| WHAT NEEDS TO BE DONE |
Below are entries; print them exactly from the first line through the one containing "localparam logic [14:0] CNT_RESET".

[Opening GIVEN DATA section]

--- src/verilog/llfs_pkg.sv ---
`default_nettype none
package llfs_pkg;

    // ==========================================
    // frame timing
    localparam int unsigned LOST_FRAME_COUNT = 25000;
    localparam logic [14:0] CNT_RESET        = 15'h0000;

    // ==========================================
    // positions
    localparam int unsigned      POS_W       = 16;
    localparam int unsigned      SAFE_W      = 11;
    localparam logic [10:0]      SAFE_NONE   = 11'h400;
    localparam int unsigned      SAFE_DIR_BIT = 10;
    localparam logic [15:0]      CONFIRM_STEPS = 16'h000a;
    localparam logic [15:0]      POS_RESET   = 16'h0000;
    localparam logic [10:0]      SAFE_RESET  = 11'h400;

    // ==========================================
    // application command codes
    localparam logic [6:0] CMD_READ_POS     = 7'h00;
    localparam logic [6:0] CMD_FULL_STATUS  = 7'h01;
    localparam logic [6:0] CMD_OTP_READ     = 7'h02;
    localparam logic [6:0] CMD_SHORT_STATUS = 7'h03;
    localparam logic [6:0] CMD_SAFE_MOVE    = 7'h04;
    localparam logic [6:0] CMD_IMM_HALT     = 7'h05;
    localparam logic [6:0] CMD_POS_RESET    = 7'h06;
    localparam logic [6:0] CMD_DEC_HALT     = 7'h0f;
    localparam logic [6:0] CMD_DYNID_ASSIGN = 7'h11;

    // ==========================================
    // command pointers
    localparam logic [3:0] PTR_GP2        = 4'h0;
    localparam logic [3:0] PTR_GP4        = 4'h1;
    localparam logic [3:0] PTR_READ_POS   = 4'h2;
    localparam logic [3:0] PTR_SHORT_STAT = 4'h3;
    localparam logic [3:0] PTR_MOVE16     = 4'h4;
    localparam logic [3:0] PTR_COMPACT1   = 4'h5;
    localparam logic [3:0] PTR_COMPACT2   = 4'h6;
    localparam logic [3:0] PTR_COMPACT4   = 4'h7;
    localparam logic [3:0] PTR_PREPARE    = 4'h8;
    localparam logic [3:0] PTR_MOVE_PARAM = 4'h9;
    localparam int unsigned NUM_PTR       = 10;
    localparam logic [5:0] DYNID_RESET    = 6'h3f;

    // ==========================================
    // sequencer states
    typedef enum logic [3:0] {
        LLFS_IDLE,
        LLFS_DECIDE,
        LLFS_REF_RUN,
        LLFS_REF_WAIT,
        LLFS_CONFIRM,
        LLFS_CONFIRM_WAIT,
        LLFS_SAFE_MOVE,
        LLFS_SAFE_WAIT,
        LLFS_PARK
    } llfs_state_e;

    // motion request carried to the position controller
    typedef struct packed {
        logic        start;
        logic        absolute;
        logic        to_stall;
        logic        use_otp_param;
        logic        negative;
        logic [15:0] target;
    } llfs_move_s;

    // one-time-programmable settings
    typedef struct packed {
        logic sleep_enable;
        logic failsafe_motion;
        logic dir_invert;
    } llfs_otp_s;

endpackage
`default_nettype wire

--- src/verilog/llfs_sequencer.sv ---
`default_nettype none
// What this block does
// RULE_01 - lost-link flag after 25000 silent frame periods
// RULE_02 - sleep after lost link only with the low-power bit
// RULE_03 - motion bit zero: no reference run; one: reference if needed
// RULE_04 - autonomous motion needs lost link, and motion bit or target not 0x400
// RULE_05 - referenced, lost in operation: one absolute safe move
// RULE_06 - unreferenced: negative half-range move to stall, OTP params
// RULE_07 - clear position at stall; normal case adds 10-step confirm
// RULE_08 - then move to safe target, skipped for 0x400
// RULE_09 - use the RAM copy of the safe target
// RULE_10 - safe target goes to target position, absolute move
// RULE_11 - park in stop or sleep per low-power bit
// RULE_12 - the safe target is eleven bits wide
// RULE_13 - floating address pin acts as lost link, no sleep with bus
// RULE_14 - lost at power-on, motion bit zero: absolute safe move
// RULE_15 - power-on end-stop direction follows the invert bit
// RULE_16 - power-on second move: bit 10 with invert, OTP params
// RULE_17 - power-on case omits the second move for 0x400
// RULE_18 - ten command pointers
// RULE_19 - addressed identifiers carry the slave address in bits 2:0
// RULE_20 - general-purpose frames map to pointers 0000 and 0001
// RULE_21 - decode command codes 0x00-0x06, 0x0f and 0x11
// RULE_22 - master assigns the preparing-frame identifier first
// RULE_23 - any valid frame restarts the gap counter
module llfs_sequencer
    import llfs_pkg::*;
#(
    parameter int unsigned LOST_FRAMES = LOST_FRAME_COUNT
) (
    // clock and reset
    input  wire logic             clk,
    input  wire logic             rstn,
    // otp settings and straps
    input  wire llfs_otp_s        otp,
    input  wire logic             hardwired_address_pin_float,
    input  wire logic [2:0]       slave_address,
    // bus frame events
    input  wire logic             frame_tick,
    input  wire logic             frame_valid,
    input  wire logic [5:0]       frame_id,
    input  wire logic             cmd_valid,
    input  wire logic [6:0]       cmd_code,
    // identifier assignment
    input  wire logic             dynid_we,
    input  wire logic [3:0]       dynid_ptr,
    input  wire logic [5:0]       dynid_value,
    // safe target and referencing from the command side
    input  wire logic             safe_target_we,
    input  wire logic [10:0]      safe_target_wdata,
    input  wire logic             referenced_set,
    // motion controller feedback
    input  wire logic             move_done,
    input  wire logic             stall_reached,
    input  wire logic [15:0]      half_range,
    input  wire logic [15:0]      current_position,
    // register port
    input  wire logic [3:0]       reg_addr,
    input  wire logic [15:0]      reg_wdata,
    input  wire logic             reg_we,
    input  wire logic             reg_re,
    output logic      [15:0]      reg_rdata,
    // decoded frame and command
    output logic                  ptr_hit,
    output logic      [3:0]       command_pointer,
    output logic      [6:0]       cmd_decoded,
    // motion and power
    output llfs_move_s            move,
    output logic                  position_clear,
    output logic      [15:0]      target_position,
    output logic                  lost_link,
    output logic                  stop_state,
    output logic                  sleep_state
);

    // ==========================================
    // reset release
    logic rst_meta_q;
    logic rst_sync_q;
    always_ff @(posedge clk or negedge rstn) begin
        if (!rstn) begin
            rst_meta_q <= 1'b0;
            rst_sync_q <= 1'b0;
        end else begin
            rst_meta_q <= 1'b1;
            rst_sync_q <= rst_meta_q;
        end
    end
    wire logic rst_n = rst_sync_q;

    // ==========================================
    // lost-link gap counter
    localparam logic [14:0] LOST_LAST = 15'(LOST_FRAMES - 1);
    logic [14:0] gap_q;
    logic        lost_q;
    logic        bus_seen_q;
    wire logic   gap_full = frame_tick && (gap_q == LOST_LAST);
    wire logic [14:0] gap_d =
        frame_valid ? CNT_RESET :                        // see RULE_23
        (frame_tick && !lost_q) ? gap_q + 15'h0001 : gap_q;
    always_ff @(posedge clk or negedge rst_n) begin
        if (!rst_n) begin
            gap_q      <= CNT_RESET;
            lost_q     <= 1'b0;
            bus_seen_q <= 1'b0;
        end else begin
            gap_q      <= gap_d;
            if (gap_full && !frame_valid)
                lost_q <= 1'b1;                          // see RULE_01
            else if (frame_valid)
                lost_q <= 1'b0;
            if (frame_valid)
                bus_seen_q <= 1'b1;
        end
    end

    // ==========================================
    // dynamic identifier table, one slot per pointer
    logic [5:0] dynid_q [NUM_PTR];
    logic [NUM_PTR-1:0] hit_vec;
    // pointers whose identifiers carry the slave address in bits 2:0
    localparam logic [NUM_PTR-1:0] ADDR_PTRS = 10'h21c;
    genvar gi;
    generate
        for (gi = 0; gi < NUM_PTR; gi++) begin : g_ptr
            always_ff @(posedge clk or negedge rst_n) begin
                if (!rst_n)
                    dynid_q[gi] <= DYNID_RESET;
                else if (dynid_we && dynid_ptr == 4'(gi))
                    dynid_q[gi] <= dynid_value;
            end
            // see RULE_19
            assign hit_vec[gi] = ADDR_PTRS[gi] ?
                (frame_id[5:3] == dynid_q[gi][5:3] &&
                 frame_id[2:0] == slave_address) :
                (frame_id == dynid_q[gi]);
        end
    endgenerate

    // lowest matching pointer wins; gp frames are slots 0 and 1
    logic [3:0] ptr_sel;
    always_comb begin
        ptr_sel = PTR_GP2;
        for (int i = NUM_PTR - 1; i >= 0; i--) begin
            if (hit_vec[i])
                ptr_sel = 4'(i);                         // see RULE_18
        end
    end
    wire logic any_hit = |hit_vec;                       // see RULE_20

    // ==========================================
    // application command decode
    wire logic cmd_known =
        cmd_code == CMD_READ_POS     || cmd_code == CMD_FULL_STATUS ||
        cmd_code == CMD_OTP_READ     || cmd_code == CMD_SHORT_STATUS ||
        cmd_code == CMD_SAFE_MOVE    || cmd_code == CMD_IMM_HALT ||
        cmd_code == CMD_POS_RESET    || cmd_code == CMD_DEC_HALT ||
        cmd_code == CMD_DYNID_ASSIGN;                    // see RULE_21
    // an unknown code is passed on as all ones so downstream ignores it
    wire logic [6:0] cmd_d = cmd_known ? cmd_code : 7'h7f;
    wire logic safe_cmd = cmd_valid && cmd_code == CMD_SAFE_MOVE;
    wire logic reset_cmd = cmd_valid && cmd_code == CMD_POS_RESET;

    // ==========================================
    // safe target ram copy and referencing
    llfs_state_e st_q;
    llfs_state_e st_d;
    wire logic   seq_ref_done = (st_q == LLFS_REF_WAIT) && stall_reached;
    logic [10:0] safe_q;
    logic        ref_q;
    logic        otp_mot_q;
    wire logic   reg_safe_we = reg_we && reg_addr == 4'h0;
    always_ff @(posedge clk or negedge rst_n) begin
        if (!rst_n) begin
            safe_q <= SAFE_RESET;
            ref_q  <= 1'b0;
        end else begin
            if (safe_target_we)
                safe_q <= safe_target_wdata;             // see RULE_09
            else if (reg_safe_we)
                safe_q <= reg_wdata[10:0];               // see RULE_12
            if (referenced_set || reset_cmd || seq_ref_done)
                ref_q <= 1'b1;
        end
    end

    // ==========================================
    // fail-safe sequencer
    logic        startup_q;
    wire logic   trigger = lost_q ||                     // see RULE_13
                           hardwired_address_pin_float;
    wire logic   has_target = safe_q != SAFE_NONE;
    wire logic   want_ref = otp.failsafe_motion &&
                            (startup_q || !ref_q);       // see RULE_03
    wire logic   may_sleep = otp.sleep_enable &&         // see RULE_02
                             !(hardwired_address_pin_float && !lost_q);

    always_comb begin
        st_d = st_q;
        case (st_q)
            LLFS_IDLE: begin
                if (trigger || safe_cmd)
                    st_d = LLFS_DECIDE;                  // see RULE_04
            end
            LLFS_DECIDE: begin
                if (want_ref)
                    st_d = LLFS_REF_RUN;                 // see RULE_06
                else if (has_target)
                    st_d = LLFS_SAFE_MOVE;               // see RULE_05
                else
                    st_d = LLFS_PARK;
            end
            LLFS_REF_RUN:  st_d = LLFS_REF_WAIT;
            LLFS_REF_WAIT: begin
                if (stall_reached)
                    st_d = startup_q ? (has_target ? LLFS_SAFE_MOVE
                                                   : LLFS_PARK) // see RULE_17
                                     : LLFS_CONFIRM;     // see RULE_07
            end
            LLFS_CONFIRM: st_d = LLFS_CONFIRM_WAIT;
            LLFS_CONFIRM_WAIT: begin
                if (move_done)
                    st_d = has_target ? LLFS_SAFE_MOVE   // see RULE_08
                                      : LLFS_PARK;
            end
            LLFS_SAFE_MOVE: st_d = LLFS_SAFE_WAIT;
            LLFS_SAFE_WAIT: begin
                if (move_done)
                    st_d = LLFS_PARK;
            end
            LLFS_PARK: begin
                if (frame_valid && !trigger)
                    st_d = LLFS_IDLE;
            end
            default: st_d = LLFS_IDLE;
        endcase
    end

    // motion request built from the next state
    llfs_move_s mv_d;
    always_comb begin
        mv_d = '0;
        case (st_d)
            LLFS_REF_RUN: begin
                mv_d.start         = 1'b1;
                mv_d.to_stall      = 1'b1;
                mv_d.use_otp_param = 1'b1;
                mv_d.negative      = ~otp.dir_invert;    // see RULE_15
                mv_d.target        = half_range;
            end
            LLFS_CONFIRM: begin
                mv_d.start         = 1'b1;
                mv_d.use_otp_param = 1'b1;
                mv_d.negative      = ~otp.dir_invert;
                mv_d.target        = CONFIRM_STEPS;
            end
            LLFS_SAFE_MOVE: begin
                mv_d.start         = 1'b1;
                mv_d.absolute      = 1'b1;               // see RULE_10
                mv_d.use_otp_param = startup_q;
                mv_d.negative      = safe_q[SAFE_DIR_BIT] ^
                                     otp.dir_invert;     // see RULE_16
                mv_d.target = {{(POS_W-SAFE_W){safe_q[SAFE_W-1]}}, safe_q};
            end
            default: mv_d = '0;
        endcase
    end

    // ==========================================
    // state and output registers
    always_ff @(posedge clk or negedge rst_n) begin
        if (!rst_n) begin
            st_q            <= LLFS_IDLE;
            startup_q       <= 1'b1;
            otp_mot_q       <= 1'b0;
            move            <= '0;
            position_clear  <= 1'b0;
            target_position <= POS_RESET;
            lost_link       <= 1'b0;
            stop_state      <= 1'b0;
            sleep_state     <= 1'b0;
            ptr_hit         <= 1'b0;
            command_pointer <= PTR_GP2;
            cmd_decoded     <= 7'h7f;
        end else begin
            st_q           <= st_d;
            otp_mot_q      <= otp.failsafe_motion;
            // power-on case ends once traffic was seen or the sequencer was parked (see RULE_14)
            if (bus_seen_q || (st_q == LLFS_PARK))
                startup_q  <= 1'b0;
            move           <= mv_d;
            position_clear <= seq_ref_done;              // see RULE_07
            if (st_d == LLFS_SAFE_MOVE)
                target_position <= mv_d.target;          // see RULE_10
            lost_link      <= lost_q;
            stop_state     <= (st_d == LLFS_PARK) && !may_sleep; // see RULE_11
            sleep_state    <= (st_d == LLFS_PARK) && may_sleep;
            ptr_hit        <= frame_valid && any_hit;
            if (frame_valid && any_hit)
                command_pointer <= ptr_sel;
            if (cmd_valid)
                cmd_decoded <= cmd_d;
        end
    end

    // ==========================================
    // register read port: 0 safe target, 1 status, 2 position
    logic [15:0] rd_d;
    always_comb begin
        case (reg_addr)
            4'h0:    rd_d = {5'h00, safe_q};
            4'h1:    rd_d = {7'h00, otp_mot_q, startup_q, ref_q,
                             sleep_state, stop_state, lost_q, 3'(st_q)};
            4'h2:    rd_d = current_position;
            default: rd_d = 16'h0000;
        endcase
    end
    always_ff @(posedge clk or negedge rst_n) begin
        if (!rst_n)
            reg_rdata <= 16'h0000;
        else
            reg_rdata <= reg_re ? rd_d : 16'h0000;
    end

endmodule
`default_nettype wire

[Closing GIVEN DATA section]

| SOLUTION TO THE PROBLEM |
--- src/verilog/llfs_pkg.sv ---
`default_nettype none
package llfs_pkg;

    // ==========================================
    // frame timing
    localparam int unsigned LOST_FRAME_COUNT = 25000;
    localparam logic [14:0] CNT_RESET        = 15'h0000;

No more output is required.